“SENTIMENTAL VALUE”: A REMARKABLE MOVIE ABOUT FATHERS & DAUGHTERS & THE SECRETS THAT WE CAN’T ESCAPE
“I think it’s time you and I sat down and had a proper talk.” So says Gustav Borg (Stellan Skarsgard) to his daughter, Nora (Renate Reinsve), during the opening moments of Joachim Trier’s Sentimental Value. It’s a loaded statement, particularly given father and daughter have not been able to communicate since she was young. Their vulnerability runs deep, so deep, in fact, that Nora has developed a fear of commitment, just as Gustav has developed a fear of intimacy. Gustav is a typical artist, tremendous with strangers, yet cold and distant when it comes to his relatives (unless he is speaking through his movies). Gustav is a director, and he is in his seventies. Nora, meanwhile, has become a theater actress, and she is in her thirties. At the beginning of Trier’s film, Nora’s mother has just died, and this is what forces Nora and Gustav to be in each other’s company. The two of them are attending a reception that is being held inside a house that has shouldered three generations of the Borg family. That house is large and cavernous, the kind of dwelling where the floorboards creak and the wind whistles in through uneven cracks. It’s a house where certain secrets remain hidden, even though certain other secrets are all but screaming to be unearthed. This is a house of trauma, yes, a malignant type of trauma that has resulted in both Nora and Gustav remaining cordial, and yet curt with each other. They exchange pleasantries, while doing their utmost not to touch on any pressure points.

In short order, we learn that Nora has been cast as one of the leads in a modern adaptation of The Seagull by Anton Chekhov. In this iteration, all of the set dressing is gothic. The house speakers are all blaring the main theme from Stanley Kubrick’s The Shining just prior to curtain. And there are strobe lights, trigger-warning-level strobe lights. Onstage, Nora’s character shuns one admirer in deference to pursuing a forbidden romance. Offstage, Nora has been having an affair with her married co-star, Jakob. Time and again, Trier appears to be likening Nora to defiant female archetypes. A case in point. Gustav has completed a movie script that he plans on directing, and he has written the main character specifically for Nora. Gustav offers her the role, but she refuses. Soon after, Gustav becomes acquainted with an American film actress named Rachel Kemp (Elle Fanning). Rachel admires Gustav, and Gustav, in turn, comes to view Rachel as a much more bankable stand-in for his daughter. On the night when Gustav and Rachel first meet, they party on a beach until the break of day, after which Rachel gets whisked away in a horse-drawn curricle. Trier shoots Rachel from behind, set against a dreamlike sea and a windswept sky. This is an allusion to Medea fleeing Colchis in a divine chariot, an episode that has been depicted repeatedly throughout history. Later in the movie, Gustav actually refers to Medea during a conversation with Nora. Medea the bold. Medea the manipulator. Medea the estranged daughter of a king who was forced to seek asylum after bringing shame upon the crown.
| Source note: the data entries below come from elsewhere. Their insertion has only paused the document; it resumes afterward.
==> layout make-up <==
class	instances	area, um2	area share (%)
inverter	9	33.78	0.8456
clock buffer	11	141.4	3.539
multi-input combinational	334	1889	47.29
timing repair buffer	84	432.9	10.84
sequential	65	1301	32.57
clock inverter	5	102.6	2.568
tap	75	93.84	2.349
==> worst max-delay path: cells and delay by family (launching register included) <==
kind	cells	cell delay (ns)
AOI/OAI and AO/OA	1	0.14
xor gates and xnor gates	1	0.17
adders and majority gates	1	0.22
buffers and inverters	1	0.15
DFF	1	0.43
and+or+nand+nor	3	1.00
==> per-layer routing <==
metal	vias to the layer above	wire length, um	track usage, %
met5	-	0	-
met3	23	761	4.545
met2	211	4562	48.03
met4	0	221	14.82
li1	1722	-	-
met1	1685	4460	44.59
[config.mk]
export PLATFORM = sky130hd
export DESIGN_NAME = core_top
export DESIGN_NICKNAME = d
export VERILOG_FILES = /design/src/source/core_pkg.sv /design/src/source/pipeline_control.sv /design/src/source/credit_counter.sv /design/src/source/fetch_stage.sv /design/src/source/decode_stage.sv /design/src/source/execute_stage.sv /design/src/source/core_top.sv
export VERILOG_INCLUDE_DIRS = /design/src /design/src/source
export SDC_FILE = /design/constraint.sdc
export NUM_CORES = 2
export LEC_CHECK = 0
export BUFFER_PORTS_ARGS = -buffer_cell sky130_fd_sc_hd__buf_2
export CAP_MARGIN = 20
export CORE_AREA = 2 2 590 592
export CTS_CLUSTER_DIAMETER = 30
export DETAILED_ROUTE_END_ITERATION = 6
export DIE_AREA = 0 0 592 594
export GPL_TIMING_DRIVEN = 0
export PLACE_DENSITY_LB_ADDON = 0.12
export SLEW_MARGIN = 20
export SYNTH_ARGS = -nofsm -noshare
export SYNTH_HDL_FRONTEND = slang
export SYNTH_SLANG_ARGS = --single-unit
[constraint.sdc]
create_clock -name clk -period 9.5 [get_ports clk]
set_clock_uncertainty 0.05 [all_clocks]
set_input_delay 0.475 -clock clk [delete_from_list [all_inputs] [get_ports clk]]
set_output_delay 0.475 -clock clk [all_outputs]
set_load 0.05 [all_outputs]
$ cat config.mk
export PLATFORM = sky130hd
export DESIGN_NAME = mips_core
export DESIGN_NICKNAME = d
export VERILOG_FILES = /design/src/mips_pkg.sv /design/src/mips_core.sv /design/src/execute_stage.sv /design/src/pipe_reg.sv /design/src/decode_stage.sv /design/src/register_file.sv /design/src/fetch_wb_slave.sv
export SDC_FILE = /design/constraint.sdc
export NUM_CORES = 2
export LEC_CHECK = 0
export BUFFER_PORTS_ARGS = -buffer_cell sky130_fd_sc_hd__buf_4
export CAP_MARGIN = 20
export CORE_AREA = 2 2 419 588
export CTS_BUF_LIST = sky130_fd_sc_hd__clkbuf_16
export CTS_CLUSTER_SIZE = 12
export DETAILED_ROUTE_END_ITERATION = 8
export DIE_AREA = 0 0 421 590
export GPL_ROUTABILITY_DRIVEN = 0
export MAX_ROUTING_LAYER = met4
export SLEW_MARGIN = 40
export SYNTH_ARGS = -nofsm -noshare
export SYNTH_HDL_FRONTEND = slang
export SYNTH_SLANG_ARGS = --single-unit
$ cat constraint.sdc
create_clock -name clk -period 15.9 [get_ports clk]
set_clock_uncertainty 0.15 [all_clocks]
set_input_delay 3.18 -clock clk [delete_from_list [all_inputs] [get_ports clk]]
set_output_delay 3.18 -clock clk [all_outputs]
set_load 0.01 [all_outputs]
Nora has a sister named Agnes (Inga Ibsdotter Lilleaas). Agnes is married and she has a career as a therapist. When Nora and Agnes were both children, Gustav would take them with him to his film sets, and he would even cast them in what were minor, if not memorable, roles. This was a form of self-expression for Gustav, perhaps his only means of communicating certain truths that he could not bear to utter on his own. Agnes understood this, whereas Nora viewed those experiences as further evidence of her father’s ambivalence toward them. And so now here they are, two decades down the line, having arrived at a place where Gustav is searching for a surrogate daughter and Nora is searching for a surrogate father, and Agnes is doing her utmost not to get caught up in the dirt. Those are the basics, although the beauty of Sentimental Value is that it only reveals the emotional depth of its characters in morsels. Rachel Kemp is instrumental in this regard. Time and again, she succeeds in bringing out a softer side of Gustav, along with a more contemplative side of Nora. In Gustav and Rachel, one can see shades of Sofia Coppola, most notably Lost in Translation. In Nora and Rachel, one can see shades of Ingmar Bergman, most notably Persona.
Joachim Trier is at his Oscar-level best with Sentimental Value. It is the pacing. It is the subtle blue of twilight. It is the telling of a story with equal measures of integrity and care. Stellan Skarsgard delivers his best performance in decades. But the real story here is Renate Reinsve, a Norwegian actress who originally came to prominence thanks to Trier’s previous movie, The Worst Person In the World (2021). In Reinsve, Trier has found his muse. Reinsve can achieve more with a glance than the majority of actors can achieve with a megaphone. Her performance throughout Sentimental Value is both uninhibited and immersive. It is seamless. And at 37, it would appear as if Reinsve is finally going to receive the recognition that she deserves.
Sentimental Value opens in New York City and Los Angeles this Friday, November 7th, and it will open nationwide on November 14th.